High Spatial and Temporal Resolution NIR-IIb Gastrointestinal Imaging in Mice

TL;DR

This paper introduces a non-invasive NIR-IIb fluorescence imaging technique using specially designed nanocrystals for high-resolution, real-time, 3D gastrointestinal imaging in mice, including disease diagnosis.

Contribution

It presents a novel nanocrystal-based optical imaging method with enhanced spatial and temporal resolution for GI tract visualization in mice.

Findings

Achieved up to 48.6% quantum yield in nanocrystals.

Enhanced spatial resolution by 3 times over NIR-IIa agents.

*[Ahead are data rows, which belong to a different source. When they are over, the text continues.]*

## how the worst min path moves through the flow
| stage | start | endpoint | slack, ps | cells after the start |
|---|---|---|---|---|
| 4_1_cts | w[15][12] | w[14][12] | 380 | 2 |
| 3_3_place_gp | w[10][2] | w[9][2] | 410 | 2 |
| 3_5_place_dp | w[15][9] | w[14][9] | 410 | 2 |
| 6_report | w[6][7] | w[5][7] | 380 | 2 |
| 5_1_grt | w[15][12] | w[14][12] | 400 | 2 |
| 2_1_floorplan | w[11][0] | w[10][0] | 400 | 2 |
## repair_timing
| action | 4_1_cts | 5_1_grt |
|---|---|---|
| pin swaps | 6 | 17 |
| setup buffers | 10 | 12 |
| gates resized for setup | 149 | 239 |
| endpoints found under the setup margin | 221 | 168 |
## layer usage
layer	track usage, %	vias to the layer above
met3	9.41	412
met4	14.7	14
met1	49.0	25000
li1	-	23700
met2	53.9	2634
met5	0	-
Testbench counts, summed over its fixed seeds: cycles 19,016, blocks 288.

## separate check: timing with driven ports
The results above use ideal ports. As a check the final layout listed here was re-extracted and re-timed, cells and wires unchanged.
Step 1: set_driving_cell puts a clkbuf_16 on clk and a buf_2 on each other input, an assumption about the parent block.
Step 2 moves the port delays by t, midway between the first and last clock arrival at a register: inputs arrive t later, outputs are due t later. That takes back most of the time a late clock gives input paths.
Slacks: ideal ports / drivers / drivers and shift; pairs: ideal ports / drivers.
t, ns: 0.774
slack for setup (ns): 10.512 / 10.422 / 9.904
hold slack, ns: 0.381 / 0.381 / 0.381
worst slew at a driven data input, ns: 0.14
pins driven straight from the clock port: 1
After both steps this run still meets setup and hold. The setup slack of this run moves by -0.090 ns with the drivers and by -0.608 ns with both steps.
Context: an optimization exercise on an open-source flow, tuned for small area, a short achievable clock period and few clock cycles per item. The choices shown serve that exercise and are no tape-out recipe. No functional check of the RTL was part of any run shown here. Power is estimated from default activity; no workload was simulated.

### design/flow/config.mk
export PLATFORM = sky130hd
export DESIGN_NAME = red_combine
export DESIGN_NICKNAME = red_combine
export VERILOG_FILES = /design/flow/design.v
export SDC_FILE = /design/flow/constraint.sdc
export NUM_CORES = 4
export LEC_CHECK = 0
export ABC_AREA = 1
export CAP_MARGIN = 20
export CORE_MARGIN = 2
export CORE_UTILIZATION = 40
export SLEW_MARGIN = 20
### design/flow/constraint.sdc
create_clock -name core_clock -period 18.0 [get_ports {clk}]
set_input_delay 3.6000 -clock core_clock [delete_from_list [all_inputs] [get_ports {clk}]]
set_output_delay 3.6000 -clock core_clock [all_outputs]
set_load 0.01 [all_outputs]
### design/flow/design.v
module pfx_add #(parameter N = 8, parameter KIND = 1) (
    input  wire [N-1:0] x,
    input  wire [N-1:0] y,
    input  wire         ci,
    output wire [N-1:0] s,
    output wire         co
);
    localparam LG = $clog2(N);
    reg [N-1:0] g, p;
    integer l, i, j;
    always @(*) begin
        g = x & y;
        p = x ^ y;
        if (KIND == 0) begin
            for (i = 1; i < N; i = i + 1) begin
                g[i] = g[i] | p[i] & g[i-1];
                p[i] = p[i] & p[i-1];
            end
        end else if (KIND == 1) begin
            for (l = 0; l < LG; l = l + 1)
                for (i = 0; i < N; i = i + 1)
                    if (((i + 1) % (2 << l)) == 0) begin
                        j = i - (1 << l);
                        g[i] = g[i] | p[i] & g[j];
                        p[i] = p[i] & p[j];
                    end
            for (l = LG - 2; l >= 0; l = l - 1)
                for (i = 0; i < N; i = i + 1)
                    if (i >= (2 << l) && ((i + 1) % (2 << l)) == (1 << l)) begin
                        j = i - (1 << l);
                        g[i] = g[i] | p[i] & g[j];
                        p[i] = p[i] & p[j];
                    end
        end else begin
            for (l = 0; l < LG; l = l + 1)
                for (i = 0; i < N; i = i + 1)
                    if ((i >> l) & 1) begin
                        j = ((i >> l) << l) - 1;
                        g[i] = g[i] | p[i] & g[j];
                        p[i] = p[i] & p[j];
                    end
        end
    end
    wire [N:0] c = {g | p & {N{ci}}, ci};
    assign s  = x ^ y ^ c[N-1:0];
    assign co = c[N];
endmodule
module pfx_inc #(parameter N = 8) (
    input  wire [N-1:0] x,
    input  wire         ci,
    output wire [N-1:0] s,
    output wire         co
);
    localparam LG = $clog2(N);
    reg [N-1:0] p;
    integer l, i;
    always @(*) begin
        p = x;
        for (l = 0; l < LG; l = l + 1)
            for (i = N - 1; i >= 0; i = i - 1)
                if ((i >> l) & 1)
                    p[i] = p[i] & p[((i >> l) << l) - 1];
    end
    wire [N:0] c = {p & {N{ci}}, ci};
    assign s  = x ^ c[N-1:0];
    assign co = c[N];
endmodule
From an optimization exercise on the open Yosys and OpenROAD flow, aimed at small area, a short achievable clock period and few clock cycles per item; shortcuts taken in it are not production practice. Where RTL was checked, it was by simulation tests only, not by an equivalence proof against the original.

Setup of job 8229:
// aes_encrypt_core
module aes_encrypt_core (
    input  wire         clk,
    input  wire         rst,         
    input  wire         start,
    input  wire         key_256,     
    input  wire [255:0] key,
    input  wire [127:0] block_in,
    output wire         ready,
    output wire         done,
    output wire [127:0] block_out
);
    reg [127:0] m1;          
    reg [127:0] ka1;         
    reg [127:0] kb1;         
    reg [7:0]   rcon1;       
    reg [3:0]   rnd1;
    reg         mode1;       
    reg         rot1;        
    reg         v1;          
    reg [223:0] d2;          
    reg [55:0]  kc2;         
    reg [127:0] ka2;
    reg [127:0] kb2;
    reg [7:0]   rcon2;       
    reg [7:0]   rcon_n2;     
    reg [3:0]   rnd2;
    reg         mode2;
    reg         last2;       
    reg         v2;
    reg [255:0] d3;          
    reg [63:0]  kc3;         
    reg [127:0] ka3;
    reg [127:0] kb3;
    reg [7:0]   rcon3;
    reg [7:0]   rcon_n3;
    reg [3:0]   rnd3;
    reg         mode3;
    reg         last3;
    reg         v3;
    reg [127:0] result;
    reg         done_q;
    reg         ready_q;
    wire ld     = !v3 || last3;
    wire accept = start && ready_q;
    function [7:0] xtime;
        input [7:0] b;
        begin
  ...
Size in the first run: ~7700 cells after synthesis.
export LEC_CHECK = 0
export CAP_MARGIN = 20
export CORE_MARGIN = 2
export CORE_UTILIZATION = 50
export CTS_BUF_LIST = sky130_fd_sc_hd__clkbuf_16
export CTS_CLUSTER_DIAMETER = 80
export CTS_CLUSTER_SIZE = 20
export PLACE_DENSITY = 0.6
export SETUP_SLACK_MARGIN = 3.2
export SLEW_MARGIN = 20
export SYNTH_HIERARCHICAL = 1
export SYNTH_MINIMUM_KEEP_SIZE = 0
create_clock -name core_clock -period 6.0 [get_ports {clk}]
standard.sh (not shown) runs the stock make flow with config.mk's settings and CLKGATE_MAP_FILE= SYNTH_SCRIPT=/design/flow/synth_recipe.tcl, a recipe that flattens the netlist after the stock synthesis.
==> flow/flow/run.sh <==
#!/bin/bash
# The standard layout (standard.sh, unchanged synthesis), with the input and
# output port buffers made from the smallest buffer cell.
set -euo pipefail
export BUFFER_PORTS_ARGS="-buffer_cell sky130_fd_sc_hd__buf_1"
bash standard.sh > standard.log 2>&1
Job 8229 reached the end of the flow, and the finished layout is clean on the timing, design-rule and antenna checks.
Testbench counts of job 8229, summed over its fixed seeds: cycles 30,968, items 2,400.
Edits applied to the flow inputs when going from job 8229 to job 1801:
Settings: a change of CTS_CLUSTER_SIZE from 20 to 30; a change of SETUP_SLACK_MARGIN from 3.2 to 3.3; a change of CTS_CLUSTER_DIAMETER from 80 to 100.
[summary]
Job 1801 closes out successfully: all stages finished, all timing, DRC and antenna checks passed.
Diff job 8229 -> job 1801: hold slack went up by 13 ps.
In the reports for job 1801 and job 8229, the smaller flip-flop and latch share of the layout cell area belongs to job 8229.
Taking job 8229 as the reference, in job 1801 count of cell instances traversed by the critical path dropped 6; total detailed-routing wirelength went down; number of placement rows has remained practically unchanged.
sky130_fd_sc_hd__dfxtp_4 as the cell with the largest stage delay on the worst path was reported by job 8229, and sky130_fd_sc_hd__o21ai_0 by job 1801.
Relative to job 1801, the following input files were edited for job 2128:
Settings: ABC_AREA: unset -> 1; CTS_CLUSTER_SIZE: 30 -> 20; CTS_CLUSTER_DIAMETER: 100 -> 80.
Results
Status | job 1801 and job 2128 | clean
Higher cell area after placement was reported by job 2128, not job 1801.
Job 2128 vs job 1801, slowest cell on the critical path: sky130_fd_sc_hd__dfxtp_2 vs sky130_fd_sc_hd__o21ai_0
Summary of job 2128 over job 1801: number of resized instances in the post-cts repair step went up by about 400%, via count went up by about 110%.

---

rev 12:
aes_encrypt_core, a different RTL version from the one above (not shown whole).
Size: ~6900 cells after synthesis, ~1200 flip-flops, about 520 I/O pins.
Settings: LEC_CHECK=0, CAP_MARGIN=20, CORE_MARGIN=2, CORE_UTILIZATION=50, PLACE_DENSITY=0.6, SETUP_SLACK_MARGIN=2.3, SLEW_MARGIN=20, SYNTH_HIERARCHICAL=1, SYNTH_MINIMUM_KEEP_SIZE=0; clock period 6.0 ns.
run.sh (not shown) runs the stock make flow with config.mk's settings and CLKGATE_MAP_FILE= SYNTH_SCRIPT=/design/flow/synth_recipe.tcl, a recipe that flattens the netlist after the stock synthesis.
Stock flow here: none of the scripts above is used.
Relative to rev 12, the following input files were edited for rev 13:
Settings: swapping 2.3 for 2.5 in SETUP_SLACK_MARGIN; swapping 50 for 65 in CORE_UTILIZATION; swapping 0.6 for 0.75 in PLACE_DENSITY.
[summary]
Inserted tap cell count down about 23% in rev 13 wrt rev 12
Side by side, minimum clock period turned out lower in rev 13 than in rev 12.
Between rev 13 and rev 12, it is rev 13 whose tightest hold margin is higher, by 0.015 ns.
Rev 12 → rev 13: utilization moved up, antenna diode count higher, setup slack after layout rose 0.16 ns, final period utilization shrank by 2.7 points, number of cells in the finished layout apart from fillers shows a reduction of about 4%.
Rev 13 — clock skew 0.027 ns lower, rev 12 as reference
Rev 13 -> rev 12: clock transition at the registers of the reported paths flat
Function was not checked in any run of this note: the RTL went through the layout flow alone.

---

aes_encrypt_core, a different RTL version from the one above (not shown whole).
Size in the first run: ~6,700 cells after synthesis, about 1,100 flip-flops, ~520 I/O pins, ~0.062 mm^2 of cells after synthesis.
export LEC_CHECK = 0
export CAP_MARGIN = 20
export CORE_MARGIN = 2
export CORE_UTILIZATION = 50
export CTS_BUF_LIST = sky130_fd_sc_hd__clkbuf_8
export CTS_CLUSTER_SIZE = 30
export PLACE_DENSITY = 0.6
export SETUP_SLACK_MARGIN = 2.5
export SLEW_MARGIN = 20
export SYNTH_HIERARCHICAL = 1
export SYNTH_MINIMUM_KEEP_SIZE = 0
create_clock -name core_clock -period 6.0 [get_ports {clk}]
Testbench counts at the start, summed over its fixed seeds: cycles 29,754, items 2,400.
Edit:
==> flow/flow/run.sh (new file) <==
#!/bin/bash
# The standard layout (standard.sh, unchanged synthesis), with the input and
# output port buffers made from the smallest buffer cell.
set -euo pipefail
export BUFFER_PORTS_ARGS="-buffer_cell sky130_fd_sc_hd__buf_1"
bash standard.sh > standard.log 2>&1
==> flow/standard.sh (new file) <==
#!/bin/bash
# synth_recipe.tcl (not shown) runs the flow's synth.tcl, then flattens the netlist and writes it again
# the make line also repeats each setting of config.mk as NAME=value (left out here)
make -C /OpenROAD-flow-scripts/flow DESIGN_CONFIG=/design/flow/config.mk WORK_HOME=/design/flow/orfs CLKGATE_MAP_FILE= SYNTH_SCRIPT=/design/flow/synth_recipe.tcl "${@:-finish}"
removed: flow/run.sh
Result:
- The new run ran to the end with no violations
- area after synthesis is unchanged
- final area shrinks by about 5%
- wire length shrinks by 1.7%
- utilization shrinks by 3.0 points
- global-route usage shrinks by 0.54 points
- worst setup slack gets better by 0.013 ns
- die area is unchanged
- fmax grows by about 0.37%
- final cell count hardly moves
Edit:
- CORE_UTILIZATION: 50 -> 65
- PLACE_DENSITY: 0.6 -> 0.75
After rerunning: Global-route usage goes up by 6.5 points; worst hold slack gets worse by 0.0096 ns; worst setup slack gets worse by 0.051 ns; die area goes down by 23%; cell area goes down by 0.73%; final cell count goes down by 4.8%; synthesized area does not change; core utilization goes up by 16 points; fmax goes down by 1.4%.

---

job 5910:
RTL: one of the versions met above, not the one the previous note started from.
For scale: ~6900 cells after synthesis, roughly 1200 flip-flops, ~520 I/O pins, roughly 65000 sq um of cells after synthesis.
clock: 6.0 ns
lec_check: 0
cap_margin: 20
core_margin: 2
core_utilization: 50
place_density: 0.6
slew_margin: 20
synth_hierarchical: 1
synth_minimum_keep_size: 0
Stock flow here: none of the scripts above is used.
--- input diff job 5910..job 2699 ---
# job 5910
export LEC_CHECK = 0
export CAP_MARGIN = 20
export CORE_MARGIN = 2
export CORE_UTILIZATION = 50
export PLACE_DENSITY = 0.6
export SLEW_MARGIN = 20
export SYNTH_HIERARCHICAL = 1
export SYNTH_MINIMUM_KEEP_SIZE = 0
create_clock -name core_clock -period 6.0 [get_ports {clk}]
# job 2699
export LEC_CHECK = 0
export CAP_MARGIN = 20
export CORE_MARGIN = 2
export CORE_UTILIZATION = 50
export PLACE_DENSITY = 0.6
export SETUP_SLACK_MARGIN = 3.0
export SLEW_MARGIN = 20
export SYNTH_HIERARCHICAL = 1
export SYNTH_MINIMUM_KEEP_SIZE = 0
create_clock -name core_clock -period 6.0 [get_ports {clk}]
--- outcome ---
Job 2699 ends up with higher cell area than job 5910 does. Re global-route congestion overflow total: no difference whatsoever between job 2699 and job 5910. On shortest clock period the worst path allows after layout, the higher figure sits with job 5910, not job 2699. Hold slack essentially unchanged between job 5910 and job 2699. As far as well tap count goes, job 5910 and job 2699 are indistinguishable; the numbers are identical.
No functional check of the RTL was part of any run of this note.

---

aes_encrypt_core with an RTL version that a note above also has.
Size: roughly 7700 cells after synthesis, about 1700 flip-flops, ~520 I/O pins, about 76000 µm² of cells after synthesis.
==> flow/config.mk <==
export PLATFORM = sky130hd
export DESIGN_NAME = aes_encrypt_core
export DESIGN_NICKNAME = aes_encrypt_core
export VERILOG_FILES = /design/flow/design.v
export SDC_FILE = /design/flow/constraint.sdc
export NUM_CORES = 4
export LEC_CHECK = 0
export CAP_MARGIN = 20
export CORE_MARGIN = 2
export CORE_UTILIZATION = 50
export CTS_BUF_LIST = sky130_fd_sc_hd__clkbuf_8
export CTS_CLUSTER_SIZE = 30
export PLACE_DENSITY = 0.6
export SETUP_SLACK_MARGIN = 3.3
export SLEW_MARGIN = 20
export SYNTH_HIERARCHICAL = 1
export SYNTH_MINIMUM_KEEP_SIZE = 0
==> flow/constraint.sdc <==
create_clock -name core_clock -period 6.0 [get_ports {clk}]
set_input_delay 1.2000 -clock core_clock [delete_from_list [all_inputs] [get_ports {clk}]]
set_output_delay 1.2000 -clock core_clock [all_outputs]
set_load 0.01 [all_outputs]
standard.sh (not shown) runs the stock make flow with config.mk's settings and CLKGATE_MAP_FILE= SYNTH_SCRIPT=/design/flow/synth_recipe.tcl, a recipe that flattens the netlist after the stock synthesis.
==> flow/flow/run.sh <==
#!/bin/bash
# The standard layout (standard.sh, unchanged synthesis), with the input and
# output port buffers made from the smallest buffer cell.
set -euo pipefail
export BUFFER_PORTS_ARGS="-buffer_cell sky130_fd_sc_hd__buf_1"
bash standard.sh > standard.log 2>&1
Testbench counts at the start, summed over its fixed seeds: cycles 30,968, items 2,400.
Next try:
- CORE_UTILIZATION: 50 -> 60
- CTS_BUF_LIST: sky130_fd_sc_hd__clkbuf_8 -> sky130_fd_sc_hd__clkbuf_16
- CTS_CLUSTER_DIAMETER: unset -> 80
- CTS_CLUSTER_SIZE: 30 -> 20
- PLACE_DENSITY: 0.6 -> 0.7
Worst hold slack gains 50 ps.
Maximum frequency goes down by 0.36%.
Design area goes down by about 5.6%.
Clock skew goes down by 51 ps.
Critical path depth is unchanged.
Routed wire length goes down by 6.2%.
Register-to-register slack hardly moves.
First-iteration DRC count goes up by about 11%.
Next try:
- CORE_UTILIZATION: 60 -> 50
- CTS_BUF_LIST: sky130_fd_sc_hd__clkbuf_16 -> sky130_fd_sc_hd__clkbuf_8
- CTS_CLUSTER_DIAMETER: 80 -> unset
- CTS_CLUSTER_SIZE: 20 -> 30
- PLACE_DENSITY: 0.7 -> 0.6
- SETUP_SLACK_MARGIN: 3.3 -> 3.5
Clock skew grows by 60 ps.
Global-route usage shrinks by 2.6 points.
Design area grows by 10%.
Sequential share of layout area shrinks by 3.8 points.
Synthesized cell count does not change.
Count of clock-buffer cells in the layout grows by 273.
Setup slack is worse by 32 ps.
Next try:
==> flow/flow/run.sh (replaced) <==
#!/bin/bash
# The standard layout (standard.sh, unchanged synthesis), with the input and
# output port buffers made from the smallest buffer cell, and a clock tree
# without dummy balancing loads.
set -euo pipefail
export BUFFER_PORTS_ARGS="-buffer_cell sky130_fd_sc_hd__buf_1"
export CTS_ARGS="-sink_clustering_enable -repair_clock_nets -sink_clustering_size 20 -sink_clustering_max_diameter 80 -buf_list sky130_fd_sc_hd__clkbuf_16 -dont_use_dummy_load"
bash standard.sh > standard.log 2>&1
- CTS_BUF_LIST: sky130_fd_sc_hd__clkbuf_8 -> sky130_fd_sc_hd__clkbuf_16
- CTS_CLUSTER_DIAMETER: unset -> 80
- CTS_CLUSTER_SIZE: 30 -> 20
- SETUP_SLACK_MARGIN: 3.5 -> 3.3
Outcome: The changed run completed with no timing, DRC or antenna violations; worst setup slack gains 51 ps; design area decreases by 8.5%; via count goes down by 4.9%; register-to-register slack is worse by 50 ps; clock-buffer cell count shrinks by 272; die area does not change; final cell count came out lower by 4.9%; critical path depth went up by 5.
Next try:
==> flow/flow/run.sh (replaced) <==
#!/bin/bash
# The standard layout (standard.sh, unchanged synthesis), with the input and
# output port buffers made from the smallest buffer cell.
set -euo pipefail
export BUFFER_PORTS_ARGS="-buffer_cell sky130_fd_sc_hd__buf_1"
bash standard.sh > standard.log 2>&1
- CTS_BUF_LIST: sky130_fd_sc_hd__clkbuf_16 -> sky130_fd_sc_hd__clkbuf_8
- CTS_CLUSTER_DIAMETER: 80 -> 60
- CTS_CLUSTER_SIZE: 20 -> 15
Outcome: The new run finished with timing, DRC and antenna clean; design area rises by 0.61%; maximum frequency falls by about 0.33%; core utilization rises by 0.31 points; wire length rises by 0.38%; worst setup slack loses 8.9 ps; die area stays the same; critical path depth rises by 4.
Next try:
- CTS_BUF_LIST: sky130_fd_sc_hd__clkbuf_8 -> sky130_fd_sc_hd__clkbuf_16
- CTS_CLUSTER_DIAMETER: 60 -> 80
- CTS_CLUSTER_SIZE: 15 -> 20
Effect:
- worst hold slack stays flat
- routed wire length is about the same
- sequential share of layout area barely changes
- count of clock-buffer cells in the layout shrinks by 55

port drivers added, routing unchanged:
The results above use ideal ports. As a check the final layouts listed here were re-extracted and re-timed, cells and wires unchanged. Step 1, drivers: a clkbuf_16 drives clk and a buf_2 each remaining input, both assumed. Step 2 adds t to the input delays and takes it off the output delays; t is the mean of the earliest and latest rising clock arrival at the registers after step 1. Input paths then give back, and output paths get back, about the clock's delay inside the block. Three values: no drivers, after step 1, after step 2; two values: the first two.
run | t, ns | setup WS [ns] | hold slack, ns | worst setup path at the end | clock arrival spread, ns
job 8229 | 0.807 | 3.271 / 3.219 / 3.271 | 0.309 / 0.309 / 0.309 | register to register | 0.040 / 0.041
job 1801 | 0.786 | 3.323 / 3.323 / 3.323 | 0.321 / 0.321 / 0.321 | register to register | 0.037 / 0.037
job 2128 | 0.886 | 3.351 / 3.259 / 3.418 | 0.315 / 0.315 / 0.315 | register to register | 0.051 / 0.050
rev 12 | 0.833 | 2.386 / 2.386 / 2.386 | 0.306 / 0.306 / 0.306 | register to register | 0.047 / 0.047
rev 13 | 0.780 | 2.550 / 2.550 / 2.550 | 0.321 / 0.321 / 0.321 | register to register | 0.021 / 0.021
the first run of note 3 | 0.941 | 2.431 / 2.431 / 2.431 | 0.318 / 0.318 / 0.318 | register to register | 0.032 / 0.032
the second run of note 3 | 0.967 | 2.444 / 2.444 / 2.444 | 0.319 / 0.319 / 0.319 | register to register | 0.044 / 0.044
the third run of note 3 | 0.929 | 2.393 / 2.393 / 2.393 | 0.310 / 0.310 / 0.310 | register to register | 0.068 / 0.067
job 5910 | 0.832 | 1.471 / 1.471 / 1.471 | 0.312 / 0.312 / 0.312 | register to register | 0.044 / 0.044
job 2699 | 0.823 | 2.581 / 2.581 / 2.581 | 0.314 / 0.314 / 0.314 | register to register | 0.031 / 0.031
the first run of note 5 | 1.051 | 3.313 / 3.242 / 3.313 | 0.275 / 0.275 / 0.275 | register to register | 0.078 / 0.078
the second run of note 5 | 0.770 | 3.303 / 3.303 / 3.303 | 0.325 / 0.325 / 0.325 | register to register | 0.028 / 0.027
the third run of note 5 | 1.054 | 3.271 / 3.196 / 3.374 | 0.285 / 0.285 / 0.285 | register to register | 0.107 / 0.107
the fourth run of note 5 | 0.794 | 3.322 / 3.322 / 3.322 | 0.287 / 0.287 / 0.287 | register to register | 0.076 / 0.077
the fifth run of note 5 | 0.986 | 3.314 / 3.308 / 3.314 | 0.311 / 0.311 / 0.311 | register to register | 0.054 / 0.053
the sixth run of note 5 | 0.815 | 3.328 / 3.328 / 3.328 | 0.310 / 0.310 / 0.310 | register to register | 0.035 / 0.036
After both steps setup and hold are still met in every run listed.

Captured intestinal peristalsis in real-time at 8 frames per second.

Abstract

Conventional biomedical imaging modalities, including endoscopy, X-rays, and magnetic resonance, are invasive and cannot provide sufficient spatial and temporal resolutions for regular imaging of gastrointestinal (GI) tract to guide prognosis and therapy of GI diseases. Here we report a non-invasive method for optical imaging of GI tract. It is based on a new type of lanthanide-doped nanocrystal with near-infrared (NIR) excitation at 980 nm and second NIR window (NIR-IIb) (1500~1700 nm) fluorescence emission at around 1530 nm. The rational design and controlled synthesis of nanocrystals with high brightness have led to an absolute quantum yield (QY) up to 48.6%. Further benefitting from the minimized scattering through the NIR-IIb window, we enhanced the spatial resolution by 3 times compared with the other NIR-IIa (1000~1500 nm) contract agents for GI tract imaging. The approach also led to a high temporal resolution of 8 frames per second, so that the moment of mice intestinal peristalsis happened in one minute can be captured. Furthermore, with a light-sheet imaging system, we demonstrated a three-dimensional (3D) imaging of the stereoscopic structure of the GI tract. Moreover, we successfully translate these advances to diagnose inflammatory bowel disease (IBD) in a pre-clinical model of mice colitis.